EPSRC Reference: EP/J003417/1
Title: Beyond modulation doping
Principal Investigator: Ritchie, Professor DA
Other Investigators:
Cooper, Professor N Smith, Professor CG Ford, Professor CJB
Researcher Co-Investigators:
Dr F Sfigakis
Project Partners:
Indian Institute of Technology Bombay University of New South Wales
Department: Physics
Organisation: University of Cambridge
Scheme: Standard Research
Starts: 01 October 2012 Ends: 31 March 2016 Value (£): 858,545
EPSRC Research Topic Classifications:
Condensed Matter Physics Materials Characterisation
Optical Devices & Subsystems
EPSRC Industrial Sector Classifications:
Related Grants:
Panel History:
Panel DatePanel NameOutcome
12 May 2011 EPSRC Physical Sciences Physics - May Announced
Summary on Grant Application Form

When an impurity atom in a semiconductor crystal has more (or fewer) valence electrons than the atom it replaces, it can donate one or more electrons to (or accept them from) the crystal lattice. The deliberate addition of such impurities, called dopants, is the traditional means of generating mobile charge carriers (negatively-charged electrons or positively-charged holes) within semiconductor devices, including the silicon-based metal-oxide-semiconductor field-effect transistors (MOSFETs) and compound semiconductor high-electron-mobility transistors (HEMTs) ubiquitous in modern electronics.

High-mobility, gallium-arsenide-based HEMTs in particular, which can be made from ultrahigh-purity wafers grown by molecular beam epitaxy (MBE), have also been instrumental in the discoveries of new physics, including the fractional quantum Hall (FQH) effect, microwave-induced resistance oscillations, Wigner solid phases in magnetic field, ballistic transport and conductance quantisation in one-dimensional channels, single-electron quantum dots, Kondo physics, spin-based solid-state qubits, possible excitonic superfluidity in double-quantum-well structures, and possible non-Abelian statistics in certain novel FQH states.

Even with the technique of modulation doping, where dopants are placed far away from the conducting channel, disorder due to the ionised dopants can still be felt by the carriers in a high-purity wafer, and this disorder can interfere with phenomena being studied. However, these intentional dopants are not necessary if one uses instead an external electric field to electrostatically induce a two-dimensional electron gas (2DEG) or hole gas (2DHG) at the semiconductor heterointerface. This electric field can be applied with electrostatic gates on the front and/or back side of devices.
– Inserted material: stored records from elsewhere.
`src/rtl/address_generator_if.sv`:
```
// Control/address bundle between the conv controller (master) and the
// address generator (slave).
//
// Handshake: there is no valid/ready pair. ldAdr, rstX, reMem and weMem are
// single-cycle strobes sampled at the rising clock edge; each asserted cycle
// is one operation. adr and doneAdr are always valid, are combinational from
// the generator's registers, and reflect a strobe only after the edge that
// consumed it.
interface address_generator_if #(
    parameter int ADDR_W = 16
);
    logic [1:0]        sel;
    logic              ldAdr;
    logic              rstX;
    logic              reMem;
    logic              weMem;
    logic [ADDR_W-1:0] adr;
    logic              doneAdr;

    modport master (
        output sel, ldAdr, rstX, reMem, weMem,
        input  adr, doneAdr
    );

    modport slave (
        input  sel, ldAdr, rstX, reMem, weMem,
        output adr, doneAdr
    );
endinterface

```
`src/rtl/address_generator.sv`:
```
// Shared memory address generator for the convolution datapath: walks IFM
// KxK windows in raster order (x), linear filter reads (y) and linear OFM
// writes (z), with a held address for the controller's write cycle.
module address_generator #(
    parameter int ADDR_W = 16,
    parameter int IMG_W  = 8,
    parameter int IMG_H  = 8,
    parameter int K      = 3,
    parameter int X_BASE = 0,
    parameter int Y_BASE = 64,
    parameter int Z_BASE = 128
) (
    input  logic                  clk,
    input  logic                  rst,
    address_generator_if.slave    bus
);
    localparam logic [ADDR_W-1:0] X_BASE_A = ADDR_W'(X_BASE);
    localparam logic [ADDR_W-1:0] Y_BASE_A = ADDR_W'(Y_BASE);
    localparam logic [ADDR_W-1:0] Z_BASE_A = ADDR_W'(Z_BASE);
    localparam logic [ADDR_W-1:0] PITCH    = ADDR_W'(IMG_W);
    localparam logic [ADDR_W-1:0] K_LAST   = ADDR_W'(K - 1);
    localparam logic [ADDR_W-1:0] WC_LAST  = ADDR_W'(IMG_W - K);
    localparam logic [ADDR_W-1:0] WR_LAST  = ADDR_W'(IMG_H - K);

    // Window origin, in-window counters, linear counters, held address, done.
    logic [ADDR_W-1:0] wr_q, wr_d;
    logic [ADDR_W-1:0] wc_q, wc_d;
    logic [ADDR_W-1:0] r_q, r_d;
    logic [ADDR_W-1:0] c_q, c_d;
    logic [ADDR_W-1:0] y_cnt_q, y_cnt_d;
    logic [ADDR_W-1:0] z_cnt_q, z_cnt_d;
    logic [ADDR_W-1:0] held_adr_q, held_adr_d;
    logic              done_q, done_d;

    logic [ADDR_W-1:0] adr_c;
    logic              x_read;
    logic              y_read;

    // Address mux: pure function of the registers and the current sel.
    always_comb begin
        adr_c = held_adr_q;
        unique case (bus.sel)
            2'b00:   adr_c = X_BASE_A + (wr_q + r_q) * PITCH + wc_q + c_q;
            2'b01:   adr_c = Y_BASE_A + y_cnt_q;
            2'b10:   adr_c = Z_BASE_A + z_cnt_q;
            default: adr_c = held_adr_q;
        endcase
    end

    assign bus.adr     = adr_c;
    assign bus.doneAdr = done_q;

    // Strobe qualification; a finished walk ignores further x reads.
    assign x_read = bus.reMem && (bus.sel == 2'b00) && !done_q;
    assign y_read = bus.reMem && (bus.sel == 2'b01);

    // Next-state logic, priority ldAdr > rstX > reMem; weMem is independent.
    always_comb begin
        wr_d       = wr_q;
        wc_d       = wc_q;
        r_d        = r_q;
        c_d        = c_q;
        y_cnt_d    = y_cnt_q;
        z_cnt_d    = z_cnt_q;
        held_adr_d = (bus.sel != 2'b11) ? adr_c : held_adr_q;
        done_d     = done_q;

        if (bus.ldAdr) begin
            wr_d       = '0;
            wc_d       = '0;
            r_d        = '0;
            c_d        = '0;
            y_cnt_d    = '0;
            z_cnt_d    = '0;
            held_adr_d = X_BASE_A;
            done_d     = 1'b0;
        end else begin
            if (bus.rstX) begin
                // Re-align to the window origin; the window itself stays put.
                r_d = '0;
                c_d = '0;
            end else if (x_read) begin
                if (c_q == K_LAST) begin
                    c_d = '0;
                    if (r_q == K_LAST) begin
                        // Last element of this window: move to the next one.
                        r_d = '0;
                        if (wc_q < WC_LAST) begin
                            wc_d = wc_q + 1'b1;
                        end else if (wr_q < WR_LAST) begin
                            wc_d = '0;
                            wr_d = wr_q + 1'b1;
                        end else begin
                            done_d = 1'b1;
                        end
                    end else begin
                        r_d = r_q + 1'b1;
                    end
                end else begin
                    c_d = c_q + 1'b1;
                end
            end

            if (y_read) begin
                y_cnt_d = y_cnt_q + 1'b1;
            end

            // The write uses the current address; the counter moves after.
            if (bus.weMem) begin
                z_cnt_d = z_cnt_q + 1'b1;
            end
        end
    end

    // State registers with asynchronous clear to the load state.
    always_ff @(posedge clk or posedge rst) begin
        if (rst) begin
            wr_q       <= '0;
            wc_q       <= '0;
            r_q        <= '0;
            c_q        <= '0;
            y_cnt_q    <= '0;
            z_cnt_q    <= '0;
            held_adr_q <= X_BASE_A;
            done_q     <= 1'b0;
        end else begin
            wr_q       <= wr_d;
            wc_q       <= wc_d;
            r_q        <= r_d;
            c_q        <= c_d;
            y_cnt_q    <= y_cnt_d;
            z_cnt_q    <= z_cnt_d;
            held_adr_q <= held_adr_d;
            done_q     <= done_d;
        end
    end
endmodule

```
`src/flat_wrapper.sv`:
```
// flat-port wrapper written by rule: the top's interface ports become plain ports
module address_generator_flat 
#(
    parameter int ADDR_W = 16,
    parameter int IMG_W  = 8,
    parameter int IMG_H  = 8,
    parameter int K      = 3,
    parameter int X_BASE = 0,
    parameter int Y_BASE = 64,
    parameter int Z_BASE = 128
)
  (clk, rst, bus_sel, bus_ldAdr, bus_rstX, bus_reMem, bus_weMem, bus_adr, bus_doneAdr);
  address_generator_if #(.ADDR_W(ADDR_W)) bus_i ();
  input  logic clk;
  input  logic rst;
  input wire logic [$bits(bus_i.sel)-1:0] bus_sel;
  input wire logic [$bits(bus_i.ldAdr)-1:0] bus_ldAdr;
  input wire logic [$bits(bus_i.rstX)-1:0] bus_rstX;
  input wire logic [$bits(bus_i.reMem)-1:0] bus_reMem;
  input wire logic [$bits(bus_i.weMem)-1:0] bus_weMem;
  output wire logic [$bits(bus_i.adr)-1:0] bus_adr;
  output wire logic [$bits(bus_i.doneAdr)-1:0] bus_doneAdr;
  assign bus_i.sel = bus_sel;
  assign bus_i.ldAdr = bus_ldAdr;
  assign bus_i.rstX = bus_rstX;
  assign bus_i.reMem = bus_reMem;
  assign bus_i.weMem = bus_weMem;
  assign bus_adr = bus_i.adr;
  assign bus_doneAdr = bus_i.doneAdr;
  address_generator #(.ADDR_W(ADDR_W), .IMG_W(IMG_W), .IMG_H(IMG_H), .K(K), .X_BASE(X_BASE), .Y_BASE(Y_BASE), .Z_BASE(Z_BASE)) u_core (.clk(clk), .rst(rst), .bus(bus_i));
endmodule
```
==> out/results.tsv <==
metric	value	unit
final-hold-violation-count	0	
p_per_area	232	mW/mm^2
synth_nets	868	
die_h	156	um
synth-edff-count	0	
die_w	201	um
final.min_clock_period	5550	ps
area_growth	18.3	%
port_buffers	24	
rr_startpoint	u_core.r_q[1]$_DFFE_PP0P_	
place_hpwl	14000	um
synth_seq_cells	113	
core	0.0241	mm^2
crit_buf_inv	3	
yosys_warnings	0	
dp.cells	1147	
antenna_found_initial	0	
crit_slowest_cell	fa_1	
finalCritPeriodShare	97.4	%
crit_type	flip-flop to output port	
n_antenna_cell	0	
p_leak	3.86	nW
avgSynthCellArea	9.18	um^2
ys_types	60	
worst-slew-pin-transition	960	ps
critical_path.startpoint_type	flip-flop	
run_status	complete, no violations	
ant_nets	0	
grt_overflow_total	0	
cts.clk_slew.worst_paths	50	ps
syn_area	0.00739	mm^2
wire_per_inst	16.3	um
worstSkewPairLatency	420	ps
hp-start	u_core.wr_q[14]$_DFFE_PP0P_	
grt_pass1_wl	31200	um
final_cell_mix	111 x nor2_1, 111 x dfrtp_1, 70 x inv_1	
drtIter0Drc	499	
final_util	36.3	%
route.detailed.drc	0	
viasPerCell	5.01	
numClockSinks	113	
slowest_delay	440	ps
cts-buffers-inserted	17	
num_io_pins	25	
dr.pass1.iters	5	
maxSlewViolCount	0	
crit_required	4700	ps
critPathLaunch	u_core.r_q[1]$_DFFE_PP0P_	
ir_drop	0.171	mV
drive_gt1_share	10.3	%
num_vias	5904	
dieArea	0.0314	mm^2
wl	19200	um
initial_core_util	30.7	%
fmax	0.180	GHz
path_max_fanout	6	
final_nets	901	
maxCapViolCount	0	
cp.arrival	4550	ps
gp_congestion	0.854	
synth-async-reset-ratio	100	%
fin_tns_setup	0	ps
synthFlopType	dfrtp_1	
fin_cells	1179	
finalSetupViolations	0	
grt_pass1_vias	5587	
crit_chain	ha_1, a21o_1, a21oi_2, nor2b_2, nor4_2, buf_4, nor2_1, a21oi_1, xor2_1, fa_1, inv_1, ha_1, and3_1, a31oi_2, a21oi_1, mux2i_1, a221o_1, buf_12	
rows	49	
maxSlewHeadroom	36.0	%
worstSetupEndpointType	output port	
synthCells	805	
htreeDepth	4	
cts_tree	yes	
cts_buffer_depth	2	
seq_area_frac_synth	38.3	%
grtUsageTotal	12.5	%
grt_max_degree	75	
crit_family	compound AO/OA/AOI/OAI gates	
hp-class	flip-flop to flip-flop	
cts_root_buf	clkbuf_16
Although the proof-of-principle demonstration of undoped devices (which required only one working device) was reported more than eighteen years ago by Bell Labs (USA), the complex cleanroom fabrication process and the ensuing very low yield of working devices have prevented the use of undoped devices from becoming mainstream. Over the last three years, our group has made a number of technological breakthroughs which allow a 90+% yield of working devices, including Hall bars and nanostructures (e.g., quantum dots). This yield is now high enough to have research projects depend on a steady, reliable supply of high-quality samples.

To capitalise on this success, we propose to combine our ability to fabricate such devices on demand with our expertise in MBE semiconductor wafer growth and millikelvin temperature measurements to further progress on two of the topics listed above, the fractional quantum hall effect and spin-based solid-state qubits. Many "exotic" FQH states present in the second Landau level do not fit the Laughlin/Jain theory which describes "conventional" FQH states, and are particularly sensitive to dopant-induced disorder. Our experimental programme will shed light on the nature of these states, particularly the famous state at filling factor 5/2 and its possible non-Abelian properties. Gate-defined electron spin qubits in GaAs were once amongst the forerunner systems for the realisation of a quantum computer. However, this system suffers from the presence of hyperfine interactions and charge noise, both of which cause spin decoherence on timescales too short for a practical quantum computer. Our experimental programme will demonstrate how both hyperfine interactions and charge noise are significantly reduced when gate-defined double quantum dots are fabricated from undoped 2DHGs.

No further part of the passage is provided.